Arcadia's data platform powers population health analytics for health plans, ACOs, and provider groups across the country. As a Lead Analytics Engineer — Data Modeling & Quality, you sit at the intersection of data quality ownership and analytical data modeling. You'll own the SQL and DBT layer that transforms raw clinical and claims data into trusted, production-grade datasets, while also serving as the quality authority for the data those models produce.

This is a hybrid role — deeper SQL and DBT expertise than a traditional Data Health Professional, with a more analytical and model-focused scope than a Data Engineering role.

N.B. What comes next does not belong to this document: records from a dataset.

Setup of run A:
==> flow/design.v (excerpt) <==
module DCT_Custom_Instruction(clk,
                              reset,
                              dataa,
                              n,
                              clk_en,
                              start,
							                done,
                              result);
For scale: ~13000 cells after synthesis, about 290 flip-flops, roughly 74 I/O pins.
clock: 16.0 ns
lec_check: 0
cap_margin: 0
core_margin: 2
core_utilization: 40
cts_cluster_size: 10
setup_slack_margin: -0.96
slew_margin: 20
tns_end_percent: 15
run.sh (not shown) runs the stock make flow with config.mk's settings and CLKGATE_MAP_FILE=.
The following lists how run B was set up differently from run A:
Settings: SLEW_MARGIN: 20 -> 10; MIN_ROUTING_LAYER: unset -> met2; CAP_MARGIN: 0 -> 25; GPL_TIMING_DRIVEN: unset -> 0; TNS_END_PERCENT: 15 -> 5; CELL_PAD_IN_SITES_GLOBAL_PLACEMENT: unset -> 3; SETUP_SLACK_MARGIN: -0.96 -> 1.43; CORE_ASPECT_RATIO: unset -> 1.11; CTS_CLUSTER_SIZE: 10 -> 78.
## What came out
- Post-route non-filler standard cell count: run B vs run A up about 3%
- Comparing run A and run B, detailed-route wire length per cell is lower on run A.
- For the wire length, run B came in 20% higher than run A did.
- Run B against run A: maximum net fanout on the critical path -2, final antenna diode count saw an increase.
- Run B vs run A: area of placed instances up slightly
- Re final area: run A was lower than run B.
For run C, these inputs were changed with respect to run B:
Settings: changing CAP_MARGIN from 25 to 20; removing CELL_PAD_IN_SITES_GLOBAL_PLACEMENT (formerly 3); changing CORE_UTILIZATION from 40 to 48; removing TNS_END_PERCENT (formerly 5); changing SETUP_SLACK_MARGIN from 1.43 to -1.12; removing CORE_ASPECT_RATIO (formerly 1.11); removing MIN_ROUTING_LAYER (formerly met2); removing CTS_CLUSTER_SIZE (formerly 78); changing SLEW_MARGIN from 10 to 25; removing GPL_TIMING_DRIVEN (formerly 0); changing the clock period (ns, I/O delays scaled along) from 16.0 to 11.6.
Notes after the runs:
To summarise run C: no stage aborted, but the layout did not pass its checks, failing on negative setup slack.
The wire length of the first global-routing pass of run C was inferior to that of run B.
Run C vs. run B: die width saw a decrease, area of the die saw a decrease.
Inputs modified between run C and run D:
Settings: SLEW_MARGIN: 25 -> 20; SETUP_SLACK_MARGIN: -1.12 -> unset; CORE_UTILIZATION: 48 -> 59; the clock period (ns, I/O delays scaled along): 11.6 -> 15.7.
### Flow results
Run D | stages: all done | timing, DRC, antenna: all pass. In terms of fraction of area in clock buffers and inverters, run C and run D differ only marginally. Area of all placed cells without fillers: run D vs run C down 23000 µm². [compare] base=run C new=run D: final standard cell utilization of the core went up 2.3 points, die outline height decreased by 49 µm relative to the old numbers, critical path depth fell about 1.9%. Where flop-to-flop setup slack is concerned, run C is outperformed by run D.

---

DCT_Custom_Instruction again, from the RTL that the note above started with.
Settings: LEC_CHECK=0, CAP_MARGIN=20, CORE_MARGIN=2, CORE_UTILIZATION=57, SETUP_SLACK_MARGIN=-1.12, SLEW_MARGIN=25; clock period 11.6 ns.
The first run ran to the end with violations: setup timing.
Change:
- CORE_UTILIZATION: 57 -> 63
- CTS_CLUSTER_DIAMETER: default -> 215
- clock period: 11.6 -> 16.1 ns (I/O delays scaled with it)
Effect: The changed run completed without violations; design area fell by 15%; via count fell by 9.4%; critical path depth fell by 3.
Change:
- CORE_UTILIZATION: 63 -> 40
- CTS_CLUSTER_DIAMETER: 215 -> default
- SETUP_SLACK_MARGIN: -1.12 -> default
- SLEW_MARGIN: 25 -> 20
- clock period: 16.1 -> 16.0 ns (I/O delays scaled with it)
After rerunning: Routed wire length barely changes; synthesized area does not change; count of clock-buffer cells in the layout went up by 5; design area climbs slightly; critical path depth is higher by 2; setup slack improved by 0.18 ns; die area is higher by well over a third; flip-flop count is unchanged; cell count grows by roughly a tenth.
Change:
- CTS_CLUSTER_SIZE: default -> 10
- SETUP_SLACK_MARGIN: default -> -0.96
Result:
- The changed run passed the timing, DRC and antenna checks
- hold slack gains 0.0038 ns
- final cell count barely changes
- area after synthesis is unchanged
- non-clock buffer count is unchanged
- count of clock-buffer cells in the layout increases by 4
- die size is unchanged
- setup slack got worse by 0.10 ns
Change:
- ABC_AREA: default -> 1
- CELL_PAD_IN_SITES_GLOBAL_PLACEMENT: default -> 3
- CORE_ASPECT_RATIO: default -> 0.57
- CORE_MARGIN: 2 -> 10
- CORE_UTILIZATION: 40 -> 20
- CTS_CLUSTER_DIAMETER: default -> 160
- CTS_CLUSTER_SIZE: 10 -> default
- GPL_ROUTABILITY_DRIVEN: default -> 1
- GPL_TIMING_DRIVEN: default -> 0
- HOLD_SLACK_MARGIN: default -> 0.18
- MIN_ROUTING_LAYER: default -> met2
- SETUP_SLACK_MARGIN: -0.96 -> default
- SLEW_MARGIN: 20 -> 0
The new run stopped in 5_1_grt with GRT-0116.
Die area is higher by 120%.
Area after synthesis climbs by 4.4%.
Synthesized cell count increases by 19%.

---

## red
The RTL this note starts from:
==> flow/design.v <==
module DCT_Component (
    input clk,
    input reset,
    input [3:0] address,
    input signed [31:0] writedata,
    input write,
    input read,
    input chipselect,
    output reg signed [31:0] readdata
);
    parameter signed [31:0] c1 = 1420;
    parameter signed [31:0] c2 = 1338;
    parameter signed [31:0] c3 = 1204;
    parameter signed [31:0] c5 = 805;
    parameter signed [31:0] c6 = 554;
    parameter signed [31:0] c7 = 283;
    parameter s1 = 3;
    parameter s2 = 10;
    parameter s3 = 13; 
    reg signed [31:0] data1, data2, data3, data4, data5, data6, data7, data8;
    wire signed [31:0] result1, result2, result3, result4, result5, result6, result7, result8;
    wire signed [31:0] result1_, result2_, result3_, result4_, result5_, result6_, result7_, result8_;
    wire signed [31:0] x0, x1, x2, x3, x4, x5, x6, x7, x8;
    wire signed [31:0] x5_out, x8_out, x7_out;
    DCT_Stage1 stage1(
        .data1(data1), .data2(data2), .data3(data3), .data4(data4),
        .data5(data5), .data6(data6), .data7(data7), .data8(data8),
        .x0(x0), .x1(x1), .x2(x2), .x3(x3), .x5(x5), .x6(x6), .x7(x7), .x8(x8)
    );
    DCT_Stage2 stage2(
        .x8(x8), .x5(x5), .x7(x7), .x6(x6),
        .x4(x4), .x5_out(x5_out), .x8_out(x8_out), .x7_out(x7_out)
    );
    DCT_Stage3 stage3(
        .x4(x4), .x5_out(x5_out),
        .result1(result1), .result5(result5)
    );
    DCT_Stage3Col stage3col(
        .x4(x4), .x5_out(x5_out),
        .result1_(result1_), .result5_(result5_)
    );
    DCT_Stage4 stage4(
        .x0(x0), .x1(x1), .x2(x2), .x3(x3), .x8_out(x8_out), .x7_out(x7_out),
        .result3(result3), .result7(result7), .result8(result8), .result6(result6), .result4(result4), .result2(result2)
    );
    DCT_Stage4Col stage4col(
        .x0(x0), .x1(x1), .x2(x2), .x3(x3), .x8_out(x8_out), .x7_out(x7_out),
        .result3_(result3_), .result7_(result7_), .result8_(result8_), .result6_(result6_), .result4_(result4_), .result2_(result2_)
    );
    always @(posedge clk or posedge reset) begin
        if (reset) begin
            data1 <= 0;
            data2 <= 0;
            data3 <= 0;
            data4 <= 0;
            data5 <= 0;
            data6 <= 0;
            data7 <= 0;
            data8 <= 0;
            readdata <= 0;
        end else begin
            if (write && chipselect) begin
                case (address)
                    4'b0000: data1 <= writedata;
                    4'b0001: data2 <= writedata;
                    4'b0010: data3 <= writedata;
                    4'b0011: data4 <= writedata;
                    4'b0100: data5 <= writedata;
                    4'b0101: data6 <= writedata;
                    4'b0110: data7 <= writedata;
                    4'b0111: data8 <= writedata;
                endcase
            end
            if (read && chipselect) begin
                case (address)
                    4'b0000: readdata <= result1;
                    4'b0001: readdata <= result2;
                    4'b0010: readdata <= result3;
                    4'b0011: readdata <= result4;
                    4'b0100: readdata <= result5;
                    4'b0101: readdata <= result6;
                    4'b0110: readdata <= result7;
                    4'b0111: readdata <= result8;
                    4'b1000: readdata <= result1_;
                    4'b1001: readdata <= result2_;
                    4'b1010: readdata <= result3_;
                    4'b1011: readdata <= result4_;
                    4'b1100: readdata <= result5_;
                    4'b1101: readdata <= result6_;
                    4'b1110: readdata <= result7_;
                    4'b1111: readdata <= result8_;
                endcase
            end
        end
    end
defparam stage4.c1 = c1;
defparam stage4.c2 = c2;
defparam stage4.c3 = c3;
defparam stage4.c5 = c5;
defparam stage4.c6 = c6;
defparam stage4.c7 = c7;
defparam stage4.s1 = s1;
defparam stage4.s2 = s2;
defparam stage4.s3 = s3;
defparam stage4col.c1 = c1;
defparam stage4col.c2 = c2;
defparam stage4col.c3 = c3;
defparam stage4col.c5 = c5;
defparam stage4col.c6 = c6;
defparam stage4col.c7 = c7;
defparam stage4col.s1 = s1;
defparam stage4col.s2 = s2;
defparam stage4col.s3 = s3;
defparam stage3col.s1 = s1;
defparam stage3col.s2 = s2;
defparam stage3col.s3 = s3;
endmodule
module DCT_Stage1(
    input signed [31:0] data1, data2, data3, data4, data5, data6, data7, data8,
    output reg signed [31:0] x0, x1, x2, x3, x5, x6, x7, x8
);
    always @(*) begin
        x8 = data1 + data8;
        x0 = data1 - data8;
        x7 = data2 + data7;
        x1 = data2 - data7;
        x6 = data3 + data6;
        x2 = data3 - data6;
        x5 = data4 + data5;
        x3 = data4 - data5;
    end
endmodule
module DCT_Stage2(
    input signed [31:0] x8, x5, x7, x6,
    output reg signed [31:0] x4, x5_out, x8_out, x7_out
);
    always @(*) begin
        x4 = x8 + x5;
        x8_out = x8 - x5;
        x5_out = x7 + x6;
        x7_out = x7 - x6;
    end
endmodule
module DCT_Stage3(
    input signed [31:0] x4, x5_out,
    output reg signed [31:0] result1, result5
);
    always @(*) begin
        result1 = x4 + x5_out;
        result5 = x4 - x5_out;
    end
endmodule
module DCT_Stage3Col(
    input signed [31:0] x4, x5_out,
    output reg signed [31:0] result1_, result5_
);
    parameter s1 = 3;
    parameter s2 = 10;
    parameter s3 = 13; 
    always @(*) begin
        result1_ = (x4 + x5_out) >>> s1;
        result5_ = (x4 - x5_out) >>> s1;
    end
endmodule
module DCT_Stage4(
    input signed [31:0] x0, x1, x2, x3, x8_out, x7_out,
    output reg signed [31:0] result3, result7, result8, result6, result4, result2
);
    parameter signed [31:0] c1 = 1420;
    parameter signed [31:0] c2 = 1338;
    parameter signed [31:0] c3 = 1204;
    parameter signed [31:0] c5 = 805;
    parameter signed [31:0] c6 = 554;
    parameter signed [31:0] c7 = 283;
    parameter s1 = 3;
    parameter s2 = 10;
    parameter s3 = 13; 
    always @(*) begin
        result3 = (x8_out * c2 + x7_out * c6) >>> s2;
        result7 = (x8_out * c6 - x7_out * c2) >>> s2;
        result8 = (x0 * c7 - x1 * c5 + x2 * c3 - x3 * c1) >>> s2;
        result6 = (x0 * c5 - x1 * c1 + x2 * c7 + x3 * c3) >>> s2;
        result4 = (x0 * c3 - x1 * c7 - x2 * c1 - x3 * c5) >>> s2;
        result2 = (x0 * c1 + x1 * c3 + x2 * c5 + x3 * c7) >>> s2;
    end
endmodule
module DCT_Stage4Col(
    input signed [31:0] x0, x1, x2, x3, x8_out, x7_out,
    output reg signed [31:0] result3_, result7_, result8_, result6_, result4_, result2_
);
    parameter signed [31:0] c1 = 1420;
    parameter signed [31:0] c2 = 1338;
    parameter signed [31:0] c3 = 1204;
    parameter signed [31:0] c5 = 805;
    parameter signed [31:0] c6 = 554;
    parameter signed [31:0] c7 = 283;
    parameter s1 = 3;
    parameter s2 = 10;
    parameter s3 = 13; 
    always @(*) begin
        result3_ = (x8_out * c2 + x7_out * c6) >>> s3;
        result7_ = (x8_out * c6 - x7_out * c2) >>> s3;
        result8_ = (x0 * c7 - x1 * c5 + x2 * c3 - x3 * c1) >>> s3;
        result6_ = (x0 * c5 - x1 * c1 + x2 * c7 + x3 * c3) >>> s3;
        result4_ = (x0 * c3 - x1 * c7 - x2 * c1 - x3 * c5) >>> s3;
        result2_ = (x0 * c1 + x1 * c3 + x2 * c5 + x3 * c7) >>> s3;
    end
endmodule
module DCT_Custom_Instruction(clk,
                              reset,
                              dataa,
                              n,
                              clk_en,
                              start,
							                done,
                              result);
parameter c1 = 1420;
parameter c2 = 1338;
parameter c3 = 1204;
parameter c5 = 805;
parameter c6 = 554;
parameter c7 = 283;
parameter s1 = 3;
parameter s2 = 10;
parameter s3 = 13;   
  input clk;
  input reset;
  input signed [31:0] dataa;  
  input [4:0] n;
  input clk_en;
  input start;
  output done;
  output signed [31:0] result;
  wire [3:0] address;
  wire write;
  wire read;
  reg done_delay;
  assign write = (n<8);
  assign read = (n>7);
 assign address = (n == 1) ? 4'b0001 :
                   (n == 2) ? 4'b0010 :
                   (n == 3) ? 4'b0011 :
                   (n == 4) ? 4'b0100 :
                   (n == 5) ? 4'b0101 :
                   (n == 6) ? 4'b0110 :
                   (n == 7) ? 4'b0111 :
                   (n == 8) ? 4'b0000 :
                   (n == 9) ? 4'b0001 :
                   (n == 10) ? 4'b0010 :
                   (n == 11) ? 4'b0011 :
                   (n == 12) ? 4'b0100 :
                   (n == 13) ? 4'b0101 :
                   (n == 14) ? 4'b0110 :
                   (n == 15) ? 4'b0111 :
                   (n == 16) ? 4'b1000 :
                   (n == 17) ? 4'b1001 :
                   (n == 18) ? 4'b1010 :
                   (n == 19) ? 4'b1011 :
                   (n == 20) ? 4'b1100 :
                   (n == 21) ? 4'b1101 :
                   (n == 22) ? 4'b1110 :
                   (n == 23) ? 4'b1111 : 4'b0000;
  assign done = (n>7)? done_delay : start;
  always @ (posedge clk or posedge reset)
  begin
  if (reset)
		done_delay <= 0;
  else
		done_delay <= start & read;
  end
  DCT_Component wrapper_wiring(.clk(clk),
                               .reset(reset),
                               .address(address),
                               .writedata(dataa),
                               .write(write & start),
                               .read(read),
                               .chipselect(clk_en),
                               .readdata(result));
defparam wrapper_wiring.c1 = c1;
defparam wrapper_wiring.c2 = c2;
defparam wrapper_wiring.c3 = c3;
defparam wrapper_wiring.c5 = c5;
defparam wrapper_wiring.c6 = c6;
defparam wrapper_wiring.c7 = c7;
defparam wrapper_wiring.s1 = s1;
defparam wrapper_wiring.s2 = s2;
defparam wrapper_wiring.s3 = s3;
endmodule
==> flow/config.mk <==
export PLATFORM = sky130hd
export DESIGN_NAME = DCT_Custom_Instruction
export DESIGN_NICKNAME = DCT_Custom_Instruction
export VERILOG_FILES = /design/flow/design.v
export SDC_FILE = /design/flow/constraint.sdc
export NUM_CORES = 4
export LEC_CHECK = 0
export CAP_MARGIN = 20
export CELL_PAD_IN_SITES_DETAIL_PLACEMENT = 1
export CORE_ASPECT_RATIO = 0.55
export CORE_MARGIN = 3
export CORE_UTILIZATION = 32
export CTS_CLUSTER_SIZE = 34
export GPL_TIMING_DRIVEN = 1
export MAX_ROUTING_LAYER = met5
export MIN_ROUTING_LAYER = met2
export PLACE_DENSITY_LB_ADDON = 0.02
export SETUP_SLACK_MARGIN = 0.81
export SLEW_MARGIN = 20
==> flow/constraint.sdc <==
create_clock -name core_clock -period 16.7 [get_ports {clk}]
set_input_delay 3.3400 -clock core_clock [delete_from_list [all_inputs] [get_ports {clk}]]
set_output_delay 3.3400 -clock core_clock [all_outputs]
set_load 0.01 [all_outputs]
red did not make it past global routing (5_1_grt), where a tool error ended it.
Relative to red, the following input files were edited for blue:
==> flow/config.mk <==
export PLATFORM = sky130hd
export DESIGN_NAME = DCT_Custom_Instruction
export DESIGN_NICKNAME = DCT_Custom_Instruction
export VERILOG_FILES = /design/flow/design.v
export SDC_FILE = /design/flow/constraint.sdc
export NUM_CORES = 4
export LEC_CHECK = 0
export CAP_MARGIN = 20
export CORE_MARGIN = 2
export CORE_UTILIZATION = 57
export SETUP_SLACK_MARGIN = 2.78
export SLEW_MARGIN = 20
==> flow/constraint.sdc <==
create_clock -name core_clock -period 11.1 [get_ports {clk}]
set_input_delay 2.2200 -clock core_clock [delete_from_list [all_inputs] [get_ports {clk}]]
set_output_delay 2.2200 -clock core_clock [all_outputs]
set_load 0.01 [all_outputs]
### Flow results
- blue finished all stages; however, its layout fails the closing checks, the failures being setup timing.
- Looking at blue and red, the simple-gate portion of the synthesized area is a wash.
- Floorplan die width (higher): red
- Between blue and red, it is blue whose overall chip area is lower, by 44%.
#### Input delta (green over blue)
diff --git a/flow/config.mk b/flow/config.mk
--- a/flow/config.mk
+++ b/flow/config.mk
@@ -7,0 +8 @@
+export ABC_AREA = 1
@@ -10,2 +11,2 @@
-export CORE_UTILIZATION = 57
-export SETUP_SLACK_MARGIN = 2.78
+export CORE_UTILIZATION = 70
+export CTS_CLUSTER_DIAMETER = 283
==> flow/constraint.sdc <==
create_clock -name core_clock -period 12.2 [get_ports {clk}]
set_input_delay 2.4400 -clock core_clock [delete_from_list [all_inputs] [get_ports {clk}]]
set_output_delay 2.4400 -clock core_clock [all_outputs]
set_load 0.01 [all_outputs]
Findings:
- Among blue and green, the run that stopped before the end is green, and it is the only one.
- No crash in blue: every stage finished, but the layout fails its final checks due to setup timing.
- NOTE synthesized area blue->green increased by a few percent
- In green relative to blue, weighted congestion at the end of routability-driven global placement had gone up by more than 10%.
- Post-synthesis xor/xnor area fraction in green vs blue: down 1.4 points
Input changes introduced in orange (baseline for comparison: green):
diff --git a/flow/config.mk b/flow/config.mk
--- a/flow/config.mk
+++ b/flow/config.mk
@@ -8 +7,0 @@
-export ABC_AREA = 1
@@ -11,2 +10,2 @@
-export CORE_UTILIZATION = 70
-export CTS_CLUSTER_DIAMETER = 283
+export CORE_UTILIZATION = 40
+export SETUP_SLACK_MARGIN = -1.24
@@ -13,0 +13 @@
+export TNS_END_PERCENT = 25
==> flow/constraint.sdc <==
create_clock -name core_clock -period 16.0 [get_ports {clk}]
set_input_delay 3.2000 -clock core_clock [delete_from_list [all_inputs] [get_ports {clk}]]
set_output_delay 3.2000 -clock core_clock [all_outputs]
set_load 0.01 [all_outputs]
Notes after the runs:
Going from green to orange, placeable core region moved up; standard cell area after detailed placement decreased 9.2%; total die area rose by 67%. Between orange and green, the post-synthesis cell count is lower for orange. orange ran to completion and came out clean on the timing, DRC and antenna checks. Compared with green, in orange post-synthesis share of cell area spent on full adders, half adders and majority gates shows an increase of 2.3 points; post-synthesis sequential area ratio shows an increase of 0.26 points. Xor and xnor area share after synthesis delta for orange relative to green: 1.4 points higher.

You're less focused on pipeline infrastructure and more on the logic, shape, and trustworthiness of the data itself.

What success looks like

In 3 months

  • Independently triage and resolve pipeline data quality issues
  • Author at least one new DBT model or refactor an existing one to meet current modeling standards
  • Design a DBT test suite for a set of models lacking coverage
  • Understand the end-to-end pipeline from ingress through silver and gold, and be able to trace a data quality issue to its root layer

In 6 months

Data modeling & dbt development

  • Author, review, and maintain DBT models using Spark/Hudi from ingest through bronze and silver
  • Help clients understand their data model, assumptions, and limitations through intentional validation
  • Troubleshoot and fix issues, then write DBT tests to catch issues proactively
  • Optimize SQL performance for slow-running jobs
  • Partner with Data Engineering on Hudi table design, partition strategy, and incremental patterns

Data quality ownership

  • Triage and classify data quality alerts, distinguishing source-level issues from transform-layer failures
  • Design and maintain volume monitors and DQ monitors (null rate, distribution, future-date checks)
  • Author and apply clinical DQ rules (entity volume, field coverage, LOINC coverage, referential integrity) and claims validation rules across silver and gold layers
  • Conduct quality reviews for connector promotions — evaluating silver entity coverage, validation rule pass rates, and bronze-to-silver transformation correctness
  • Own the ticket queue for DQ, attribution, hierarchy, and customer-specific data quality issues, writing clear customer-facing findings

Cross-functional quality collaboration

  • Lead data quality reviews during connector installation and promotion (UAT → PRD), including claims validation playbooks and null analysis
  • Partner with Data Engineering on root-cause triage for errors, ingress anomalies, and silver table issues surfaced through data quality monitoring
  • Coordinate with the Measure Implementation Team (MIT) when data quality issues affect quality measure scores
  • Contribute to and enforce data modeling standards across teams

Technologies

  • Data modeling: DBT-Spark, SQL, Claude
  • Warehousing: Amazon Redshift, Apache Hudi, AWS Athena
  • Data quality: volume/DQ monitors, DBT tests
  • Orchestration: Argo Workflows, Airflow
  • Source control: Git / GitHub, PR-based review workflows
  • Observability: Grafana, Loki, Jira
  • Healthcare data: Claims (plan/professional/pharmacy), EHR (clinical entities), MPI

What you'll bring

Education:

  • Bachelor's or Master's degree in Computer Science, Statistics, Business, Economics, or a related field

Experience:

  • Advanced SQL: window functions, complex CTEs, aggregation patterns, performance tuning on columnar databases
  • DBT: hands-on experience authoring models, tests, macros, and yml documentation; familiarity with incremental strategies
  • Healthcare data literacy: working knowledge of claims data (professional, institutional, pharmacy), clinical data (EHR entities), and common quality dimensions (member months, coverage rates, null patterns)
  • Data quality mindset: ability to differentiate source data issues from transform issues, design systematic validation checks, and communicate data quality findings clearly

Skills:

  • Clear communicator — able to translate technical findings for clients and non-technical stakeholders
  • Strong analytical judgment — you can look at a distribution and know when something is wrong
  • Ability to manage several projects simultaneously, leveraging AI tooling to stay organized and efficient
  • Genuine desire to learn and apply AI tools for operational efficiency

Would love for you to have

  • Experience with Spark SQL and Hudi table format
  • Familiarity with data quality monitoring tools
  • Comfortable operating in an AI-first environment using Claude to build/verify various day-to-day workflows
  • Exposure to population health analytics concepts: HEDIS measures, risk adjustment, value-based care metrics
  • Python scripting for data investigation and automation
  • Experience with Argo Workflows or similar orchestration platforms
  • Healthcare data standards: ICD-10, CPT, NDC, LOINC, NPI